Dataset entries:
□ □ □ □
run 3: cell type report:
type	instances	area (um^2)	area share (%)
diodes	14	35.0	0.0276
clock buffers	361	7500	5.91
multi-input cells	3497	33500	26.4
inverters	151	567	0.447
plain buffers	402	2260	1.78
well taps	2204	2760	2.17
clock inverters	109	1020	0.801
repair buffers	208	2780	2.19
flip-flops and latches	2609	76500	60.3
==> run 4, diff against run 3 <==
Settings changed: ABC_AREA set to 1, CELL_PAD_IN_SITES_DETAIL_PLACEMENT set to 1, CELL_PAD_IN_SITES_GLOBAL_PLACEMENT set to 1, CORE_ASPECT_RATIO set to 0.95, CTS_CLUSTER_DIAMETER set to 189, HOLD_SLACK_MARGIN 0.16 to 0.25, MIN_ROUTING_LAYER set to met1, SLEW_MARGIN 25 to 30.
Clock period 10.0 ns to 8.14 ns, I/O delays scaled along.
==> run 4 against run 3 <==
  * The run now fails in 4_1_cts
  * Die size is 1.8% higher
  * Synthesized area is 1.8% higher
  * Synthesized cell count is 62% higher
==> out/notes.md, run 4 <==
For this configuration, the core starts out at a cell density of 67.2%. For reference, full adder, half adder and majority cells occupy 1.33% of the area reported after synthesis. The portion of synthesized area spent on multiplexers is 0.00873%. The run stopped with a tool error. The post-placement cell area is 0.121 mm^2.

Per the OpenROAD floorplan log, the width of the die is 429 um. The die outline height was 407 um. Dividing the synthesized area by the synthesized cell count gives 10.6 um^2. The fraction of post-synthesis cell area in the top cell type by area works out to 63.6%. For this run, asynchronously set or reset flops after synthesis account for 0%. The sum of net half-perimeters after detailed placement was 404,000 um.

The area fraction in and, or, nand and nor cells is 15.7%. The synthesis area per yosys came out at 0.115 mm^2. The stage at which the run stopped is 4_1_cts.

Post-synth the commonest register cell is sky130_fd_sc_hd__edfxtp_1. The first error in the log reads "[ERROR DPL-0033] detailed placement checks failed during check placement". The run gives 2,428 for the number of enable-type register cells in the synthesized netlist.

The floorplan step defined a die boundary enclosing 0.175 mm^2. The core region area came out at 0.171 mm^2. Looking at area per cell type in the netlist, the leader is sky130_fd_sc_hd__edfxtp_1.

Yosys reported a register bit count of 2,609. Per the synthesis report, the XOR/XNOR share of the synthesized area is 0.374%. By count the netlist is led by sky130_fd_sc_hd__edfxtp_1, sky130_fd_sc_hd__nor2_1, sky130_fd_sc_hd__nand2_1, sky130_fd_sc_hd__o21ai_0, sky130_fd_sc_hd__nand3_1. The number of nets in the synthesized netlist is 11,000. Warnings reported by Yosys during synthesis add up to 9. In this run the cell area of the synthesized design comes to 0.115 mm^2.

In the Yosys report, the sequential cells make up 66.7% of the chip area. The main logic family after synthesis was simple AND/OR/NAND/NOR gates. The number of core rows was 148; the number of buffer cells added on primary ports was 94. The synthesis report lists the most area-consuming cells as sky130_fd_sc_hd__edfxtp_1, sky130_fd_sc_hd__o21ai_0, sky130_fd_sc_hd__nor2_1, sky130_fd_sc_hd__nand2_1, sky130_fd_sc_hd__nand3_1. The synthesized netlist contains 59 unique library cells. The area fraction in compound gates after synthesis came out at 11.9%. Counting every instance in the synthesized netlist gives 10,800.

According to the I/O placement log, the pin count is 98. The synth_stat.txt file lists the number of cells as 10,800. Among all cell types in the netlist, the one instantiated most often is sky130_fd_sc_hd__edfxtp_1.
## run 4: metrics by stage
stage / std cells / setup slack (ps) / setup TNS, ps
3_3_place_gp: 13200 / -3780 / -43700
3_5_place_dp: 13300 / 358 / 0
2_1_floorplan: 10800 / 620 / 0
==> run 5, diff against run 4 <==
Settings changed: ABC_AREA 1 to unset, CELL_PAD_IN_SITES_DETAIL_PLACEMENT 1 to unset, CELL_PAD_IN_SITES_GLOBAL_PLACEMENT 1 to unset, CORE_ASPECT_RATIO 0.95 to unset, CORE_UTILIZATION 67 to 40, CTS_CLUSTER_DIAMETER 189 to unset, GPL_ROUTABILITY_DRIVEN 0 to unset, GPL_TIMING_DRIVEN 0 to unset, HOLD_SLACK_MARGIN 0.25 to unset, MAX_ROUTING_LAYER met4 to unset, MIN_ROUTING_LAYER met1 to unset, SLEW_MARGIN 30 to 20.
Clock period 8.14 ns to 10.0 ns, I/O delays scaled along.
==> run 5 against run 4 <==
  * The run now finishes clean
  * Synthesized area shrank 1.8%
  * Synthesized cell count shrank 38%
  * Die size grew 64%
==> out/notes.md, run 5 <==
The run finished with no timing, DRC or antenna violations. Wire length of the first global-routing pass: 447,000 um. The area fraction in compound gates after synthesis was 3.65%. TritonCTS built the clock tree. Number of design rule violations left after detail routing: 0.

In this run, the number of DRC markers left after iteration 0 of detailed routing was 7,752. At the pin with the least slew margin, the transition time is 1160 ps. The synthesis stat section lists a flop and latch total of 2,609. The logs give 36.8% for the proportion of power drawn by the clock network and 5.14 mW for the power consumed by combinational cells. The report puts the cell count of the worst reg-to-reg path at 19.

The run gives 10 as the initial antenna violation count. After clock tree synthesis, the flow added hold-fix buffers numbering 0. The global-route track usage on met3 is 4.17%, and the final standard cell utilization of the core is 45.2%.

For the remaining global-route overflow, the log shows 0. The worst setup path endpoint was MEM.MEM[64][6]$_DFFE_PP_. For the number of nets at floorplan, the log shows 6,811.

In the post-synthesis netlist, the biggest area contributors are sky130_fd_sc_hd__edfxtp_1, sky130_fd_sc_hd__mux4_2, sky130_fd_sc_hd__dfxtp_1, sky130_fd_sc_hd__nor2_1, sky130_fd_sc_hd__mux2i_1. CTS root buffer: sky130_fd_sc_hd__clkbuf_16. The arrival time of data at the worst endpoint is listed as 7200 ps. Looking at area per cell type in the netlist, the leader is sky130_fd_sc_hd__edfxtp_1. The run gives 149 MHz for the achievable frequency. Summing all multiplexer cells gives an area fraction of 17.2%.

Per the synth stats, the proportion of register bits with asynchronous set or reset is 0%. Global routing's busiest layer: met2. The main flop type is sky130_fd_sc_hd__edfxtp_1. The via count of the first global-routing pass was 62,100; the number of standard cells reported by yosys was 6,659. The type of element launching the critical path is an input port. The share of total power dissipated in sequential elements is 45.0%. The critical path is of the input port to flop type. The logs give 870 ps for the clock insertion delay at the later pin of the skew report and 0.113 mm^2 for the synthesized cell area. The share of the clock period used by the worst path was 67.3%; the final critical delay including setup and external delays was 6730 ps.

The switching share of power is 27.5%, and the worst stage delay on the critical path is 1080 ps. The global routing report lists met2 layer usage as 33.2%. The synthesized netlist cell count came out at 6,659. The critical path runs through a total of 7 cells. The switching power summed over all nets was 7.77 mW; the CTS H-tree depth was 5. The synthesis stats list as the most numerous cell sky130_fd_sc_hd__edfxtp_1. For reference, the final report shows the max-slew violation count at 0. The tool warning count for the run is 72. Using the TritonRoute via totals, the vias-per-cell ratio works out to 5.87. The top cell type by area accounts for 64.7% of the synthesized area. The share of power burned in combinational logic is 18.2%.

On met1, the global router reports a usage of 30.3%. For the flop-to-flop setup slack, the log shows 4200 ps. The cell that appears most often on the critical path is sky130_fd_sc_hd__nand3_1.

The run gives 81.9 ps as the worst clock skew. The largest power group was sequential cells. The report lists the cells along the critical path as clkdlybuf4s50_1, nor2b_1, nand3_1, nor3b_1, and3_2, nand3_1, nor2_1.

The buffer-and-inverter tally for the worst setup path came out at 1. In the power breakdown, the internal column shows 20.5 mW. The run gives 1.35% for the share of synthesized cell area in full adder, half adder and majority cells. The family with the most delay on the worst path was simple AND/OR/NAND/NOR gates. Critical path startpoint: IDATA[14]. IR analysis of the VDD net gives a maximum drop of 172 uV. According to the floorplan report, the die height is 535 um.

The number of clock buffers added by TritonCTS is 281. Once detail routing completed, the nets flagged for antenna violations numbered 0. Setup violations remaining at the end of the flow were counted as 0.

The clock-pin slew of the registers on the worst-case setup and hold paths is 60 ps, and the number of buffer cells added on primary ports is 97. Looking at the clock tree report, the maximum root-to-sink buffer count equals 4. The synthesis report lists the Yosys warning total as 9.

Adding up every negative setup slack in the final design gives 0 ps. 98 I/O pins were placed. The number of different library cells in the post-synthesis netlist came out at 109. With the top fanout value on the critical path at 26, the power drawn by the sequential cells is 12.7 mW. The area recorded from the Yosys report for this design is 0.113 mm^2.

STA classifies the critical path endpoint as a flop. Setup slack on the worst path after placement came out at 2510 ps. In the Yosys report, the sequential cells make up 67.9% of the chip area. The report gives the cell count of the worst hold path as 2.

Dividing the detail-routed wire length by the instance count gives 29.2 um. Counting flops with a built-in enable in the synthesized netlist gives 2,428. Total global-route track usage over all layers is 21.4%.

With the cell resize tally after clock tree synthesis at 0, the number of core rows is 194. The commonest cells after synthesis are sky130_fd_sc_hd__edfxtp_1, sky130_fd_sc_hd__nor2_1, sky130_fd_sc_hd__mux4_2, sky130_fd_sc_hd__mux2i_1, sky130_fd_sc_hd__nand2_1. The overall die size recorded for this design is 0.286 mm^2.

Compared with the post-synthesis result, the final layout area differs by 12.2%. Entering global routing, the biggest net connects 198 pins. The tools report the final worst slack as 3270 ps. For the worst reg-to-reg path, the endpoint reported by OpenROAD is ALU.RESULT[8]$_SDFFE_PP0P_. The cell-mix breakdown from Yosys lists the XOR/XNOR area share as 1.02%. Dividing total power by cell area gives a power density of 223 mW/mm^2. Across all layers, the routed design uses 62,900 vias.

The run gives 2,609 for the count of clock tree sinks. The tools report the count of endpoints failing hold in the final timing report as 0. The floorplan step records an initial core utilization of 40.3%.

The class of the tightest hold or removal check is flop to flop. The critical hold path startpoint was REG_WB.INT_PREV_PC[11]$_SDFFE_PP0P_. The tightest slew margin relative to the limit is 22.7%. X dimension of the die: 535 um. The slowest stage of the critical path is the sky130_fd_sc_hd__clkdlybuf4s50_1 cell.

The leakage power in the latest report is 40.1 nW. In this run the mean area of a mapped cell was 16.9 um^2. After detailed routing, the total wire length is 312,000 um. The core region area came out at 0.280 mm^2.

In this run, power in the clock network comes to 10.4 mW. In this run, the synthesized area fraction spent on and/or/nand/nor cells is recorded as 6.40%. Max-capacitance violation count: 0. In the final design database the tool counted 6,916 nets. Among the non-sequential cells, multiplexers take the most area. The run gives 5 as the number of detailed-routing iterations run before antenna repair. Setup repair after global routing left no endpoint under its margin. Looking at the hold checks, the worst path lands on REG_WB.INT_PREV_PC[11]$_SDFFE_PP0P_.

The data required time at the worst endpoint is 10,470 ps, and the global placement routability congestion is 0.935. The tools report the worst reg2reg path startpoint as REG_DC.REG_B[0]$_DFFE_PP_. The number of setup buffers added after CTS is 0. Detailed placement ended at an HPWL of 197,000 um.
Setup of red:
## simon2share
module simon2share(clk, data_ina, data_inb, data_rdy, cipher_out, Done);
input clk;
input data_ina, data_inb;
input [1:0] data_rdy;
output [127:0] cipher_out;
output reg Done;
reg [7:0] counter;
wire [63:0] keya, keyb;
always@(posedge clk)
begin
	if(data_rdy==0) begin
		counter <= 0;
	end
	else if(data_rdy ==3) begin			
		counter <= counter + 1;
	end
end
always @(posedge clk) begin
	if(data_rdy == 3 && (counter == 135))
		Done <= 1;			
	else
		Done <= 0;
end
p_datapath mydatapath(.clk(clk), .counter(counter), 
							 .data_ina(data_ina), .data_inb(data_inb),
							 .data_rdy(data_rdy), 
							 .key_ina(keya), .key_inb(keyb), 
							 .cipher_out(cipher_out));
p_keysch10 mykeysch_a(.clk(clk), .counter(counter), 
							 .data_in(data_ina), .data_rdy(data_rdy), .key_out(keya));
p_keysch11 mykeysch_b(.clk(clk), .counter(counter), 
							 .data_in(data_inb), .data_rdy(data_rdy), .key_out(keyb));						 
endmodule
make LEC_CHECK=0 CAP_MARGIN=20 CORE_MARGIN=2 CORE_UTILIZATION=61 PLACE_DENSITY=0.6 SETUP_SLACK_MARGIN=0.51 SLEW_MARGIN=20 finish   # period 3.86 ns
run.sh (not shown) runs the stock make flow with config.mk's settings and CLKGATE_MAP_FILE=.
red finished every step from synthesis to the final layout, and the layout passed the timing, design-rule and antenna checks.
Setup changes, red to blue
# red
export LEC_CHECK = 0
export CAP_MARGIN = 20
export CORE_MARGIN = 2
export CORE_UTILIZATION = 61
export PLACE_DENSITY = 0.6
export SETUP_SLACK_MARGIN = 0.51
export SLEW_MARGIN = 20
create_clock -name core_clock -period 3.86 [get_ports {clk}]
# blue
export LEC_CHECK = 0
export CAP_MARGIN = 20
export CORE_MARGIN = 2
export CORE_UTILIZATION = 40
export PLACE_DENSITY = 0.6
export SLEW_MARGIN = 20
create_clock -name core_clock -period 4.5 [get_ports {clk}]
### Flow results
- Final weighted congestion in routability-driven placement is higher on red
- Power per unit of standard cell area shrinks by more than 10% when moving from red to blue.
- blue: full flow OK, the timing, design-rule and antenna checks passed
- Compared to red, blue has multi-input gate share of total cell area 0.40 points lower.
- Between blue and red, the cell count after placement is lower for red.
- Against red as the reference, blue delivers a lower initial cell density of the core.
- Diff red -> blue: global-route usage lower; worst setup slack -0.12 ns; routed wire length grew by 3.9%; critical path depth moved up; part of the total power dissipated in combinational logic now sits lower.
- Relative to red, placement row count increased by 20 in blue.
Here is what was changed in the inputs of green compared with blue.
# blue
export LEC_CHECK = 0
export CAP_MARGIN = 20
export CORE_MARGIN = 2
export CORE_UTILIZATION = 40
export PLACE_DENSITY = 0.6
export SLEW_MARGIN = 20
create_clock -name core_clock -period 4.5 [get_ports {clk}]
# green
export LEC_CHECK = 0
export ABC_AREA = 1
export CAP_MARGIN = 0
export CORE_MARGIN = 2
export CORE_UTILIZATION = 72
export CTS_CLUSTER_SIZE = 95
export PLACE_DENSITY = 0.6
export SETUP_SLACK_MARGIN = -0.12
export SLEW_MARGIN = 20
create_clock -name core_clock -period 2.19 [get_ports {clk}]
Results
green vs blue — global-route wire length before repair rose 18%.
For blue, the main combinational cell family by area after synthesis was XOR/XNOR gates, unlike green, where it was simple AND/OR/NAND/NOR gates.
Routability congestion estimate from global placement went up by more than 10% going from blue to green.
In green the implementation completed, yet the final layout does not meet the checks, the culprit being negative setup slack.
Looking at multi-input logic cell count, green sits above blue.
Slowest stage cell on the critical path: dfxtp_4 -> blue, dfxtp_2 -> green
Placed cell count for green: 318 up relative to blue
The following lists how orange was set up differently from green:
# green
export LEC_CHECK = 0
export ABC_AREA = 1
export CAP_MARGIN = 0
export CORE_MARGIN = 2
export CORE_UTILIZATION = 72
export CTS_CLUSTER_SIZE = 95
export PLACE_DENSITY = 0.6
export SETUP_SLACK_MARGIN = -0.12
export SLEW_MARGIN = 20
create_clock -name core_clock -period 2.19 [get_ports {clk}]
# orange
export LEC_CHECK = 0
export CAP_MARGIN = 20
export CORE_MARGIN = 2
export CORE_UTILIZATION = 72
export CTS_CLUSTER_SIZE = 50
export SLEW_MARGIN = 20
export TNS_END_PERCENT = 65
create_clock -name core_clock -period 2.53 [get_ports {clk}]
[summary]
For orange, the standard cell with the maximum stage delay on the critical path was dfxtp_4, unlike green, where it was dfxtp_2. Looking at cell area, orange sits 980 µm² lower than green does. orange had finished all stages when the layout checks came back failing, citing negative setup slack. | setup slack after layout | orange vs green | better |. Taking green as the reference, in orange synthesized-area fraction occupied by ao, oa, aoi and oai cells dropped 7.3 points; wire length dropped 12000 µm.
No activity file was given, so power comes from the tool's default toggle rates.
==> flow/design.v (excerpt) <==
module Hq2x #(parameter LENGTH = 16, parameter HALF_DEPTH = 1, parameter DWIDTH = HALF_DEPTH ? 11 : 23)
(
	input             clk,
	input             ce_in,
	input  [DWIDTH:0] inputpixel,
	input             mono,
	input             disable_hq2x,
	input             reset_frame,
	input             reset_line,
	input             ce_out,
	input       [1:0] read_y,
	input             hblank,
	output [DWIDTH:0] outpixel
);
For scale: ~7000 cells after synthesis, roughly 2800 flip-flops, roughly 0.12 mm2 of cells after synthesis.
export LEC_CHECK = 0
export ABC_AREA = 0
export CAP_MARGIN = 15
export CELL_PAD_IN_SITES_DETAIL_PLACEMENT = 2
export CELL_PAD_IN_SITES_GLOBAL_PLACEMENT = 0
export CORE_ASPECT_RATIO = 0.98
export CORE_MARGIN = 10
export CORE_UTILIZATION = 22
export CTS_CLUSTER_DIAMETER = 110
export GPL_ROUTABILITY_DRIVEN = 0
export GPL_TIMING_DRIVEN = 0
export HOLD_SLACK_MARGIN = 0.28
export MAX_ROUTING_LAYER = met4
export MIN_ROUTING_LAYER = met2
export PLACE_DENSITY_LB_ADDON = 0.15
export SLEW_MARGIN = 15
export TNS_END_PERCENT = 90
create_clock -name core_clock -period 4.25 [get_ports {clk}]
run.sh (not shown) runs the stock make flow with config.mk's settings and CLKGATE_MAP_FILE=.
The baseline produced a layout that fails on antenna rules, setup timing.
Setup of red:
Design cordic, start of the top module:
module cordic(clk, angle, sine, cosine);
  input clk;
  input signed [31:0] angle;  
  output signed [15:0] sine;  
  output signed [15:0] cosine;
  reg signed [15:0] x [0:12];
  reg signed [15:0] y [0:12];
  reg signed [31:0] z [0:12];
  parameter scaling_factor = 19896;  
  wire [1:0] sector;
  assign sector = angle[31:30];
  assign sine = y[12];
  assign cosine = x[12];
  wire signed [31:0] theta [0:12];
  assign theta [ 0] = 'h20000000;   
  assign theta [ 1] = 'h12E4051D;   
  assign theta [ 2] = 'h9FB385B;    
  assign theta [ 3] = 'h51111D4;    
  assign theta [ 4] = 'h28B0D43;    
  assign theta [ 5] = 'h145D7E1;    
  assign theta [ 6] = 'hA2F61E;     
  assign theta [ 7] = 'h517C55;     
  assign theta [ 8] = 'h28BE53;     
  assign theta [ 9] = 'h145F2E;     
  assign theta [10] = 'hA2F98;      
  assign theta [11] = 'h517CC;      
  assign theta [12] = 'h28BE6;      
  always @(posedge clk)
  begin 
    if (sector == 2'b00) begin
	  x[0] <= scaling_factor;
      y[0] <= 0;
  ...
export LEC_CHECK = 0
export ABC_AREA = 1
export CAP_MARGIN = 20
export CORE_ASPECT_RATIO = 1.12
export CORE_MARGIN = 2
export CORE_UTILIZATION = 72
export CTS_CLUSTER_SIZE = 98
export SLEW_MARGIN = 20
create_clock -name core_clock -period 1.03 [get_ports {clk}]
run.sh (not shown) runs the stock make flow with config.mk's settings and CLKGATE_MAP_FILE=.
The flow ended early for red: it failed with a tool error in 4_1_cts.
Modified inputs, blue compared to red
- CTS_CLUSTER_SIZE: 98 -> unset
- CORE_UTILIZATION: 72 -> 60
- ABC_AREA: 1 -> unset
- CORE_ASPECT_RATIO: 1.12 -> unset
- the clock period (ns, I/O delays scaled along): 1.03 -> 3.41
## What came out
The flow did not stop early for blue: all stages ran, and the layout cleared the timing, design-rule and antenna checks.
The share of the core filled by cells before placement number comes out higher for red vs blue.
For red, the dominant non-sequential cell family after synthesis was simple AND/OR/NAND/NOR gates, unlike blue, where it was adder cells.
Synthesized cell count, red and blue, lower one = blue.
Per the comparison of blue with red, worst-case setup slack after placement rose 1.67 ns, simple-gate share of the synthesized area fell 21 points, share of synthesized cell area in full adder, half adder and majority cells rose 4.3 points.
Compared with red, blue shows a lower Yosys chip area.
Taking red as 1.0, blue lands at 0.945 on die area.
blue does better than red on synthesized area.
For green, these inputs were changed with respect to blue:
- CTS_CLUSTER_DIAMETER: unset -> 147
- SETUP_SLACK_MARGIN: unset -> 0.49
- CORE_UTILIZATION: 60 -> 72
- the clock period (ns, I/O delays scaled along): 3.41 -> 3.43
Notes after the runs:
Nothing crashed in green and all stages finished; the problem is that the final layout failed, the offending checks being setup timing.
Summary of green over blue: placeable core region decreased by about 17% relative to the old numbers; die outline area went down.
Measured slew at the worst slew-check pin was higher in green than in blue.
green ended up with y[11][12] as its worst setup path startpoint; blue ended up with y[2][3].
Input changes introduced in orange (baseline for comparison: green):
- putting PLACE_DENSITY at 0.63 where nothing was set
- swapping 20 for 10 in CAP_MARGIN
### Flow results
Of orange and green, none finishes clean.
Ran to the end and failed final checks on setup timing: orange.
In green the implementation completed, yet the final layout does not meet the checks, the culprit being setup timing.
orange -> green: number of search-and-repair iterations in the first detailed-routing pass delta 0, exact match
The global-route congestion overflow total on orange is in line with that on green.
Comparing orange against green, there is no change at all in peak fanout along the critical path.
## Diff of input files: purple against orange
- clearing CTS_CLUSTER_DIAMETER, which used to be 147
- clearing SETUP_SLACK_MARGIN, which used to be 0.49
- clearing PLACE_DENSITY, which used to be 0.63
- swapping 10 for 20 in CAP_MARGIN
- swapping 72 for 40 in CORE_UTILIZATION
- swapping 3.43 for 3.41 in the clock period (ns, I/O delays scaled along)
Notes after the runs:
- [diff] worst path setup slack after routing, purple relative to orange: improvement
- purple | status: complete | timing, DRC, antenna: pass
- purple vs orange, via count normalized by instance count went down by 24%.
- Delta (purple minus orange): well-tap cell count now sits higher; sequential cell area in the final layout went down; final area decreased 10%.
□ □ □ □
Exercise directions:
Look through the data above. Each line containing the word "OpenROAD" needs to be copied.

Answer space:
Per the OpenROAD floorplan log, the width of the die is 429 um. The die outline height was 407 um. Dividing the synthesized area by the synthesized cell count gives 10.6 um^2. The fraction of post-synthesis cell area in the top cell type by area works out to 63.6%. For this run, asynchronously set or reset flops after synthesis account for 0%. The sum of net half-perimeters after detailed placement was 404,000 um.
Compared with the post-synthesis result, the final layout area differs by 12.2%. Entering global routing, the biggest net connects 198 pins. The tools report the final worst slack as 3270 ps. For the worst reg-to-reg path, the endpoint reported by OpenROAD is ALU.RESULT[8]$_SDFFE_PP0P_. The cell-mix breakdown from Yosys lists the XOR/XNOR area share as 1.02%. Dividing total power by cell area gives a power density of 223 mW/mm^2. Across all layers, the routed design uses 62,900 vias.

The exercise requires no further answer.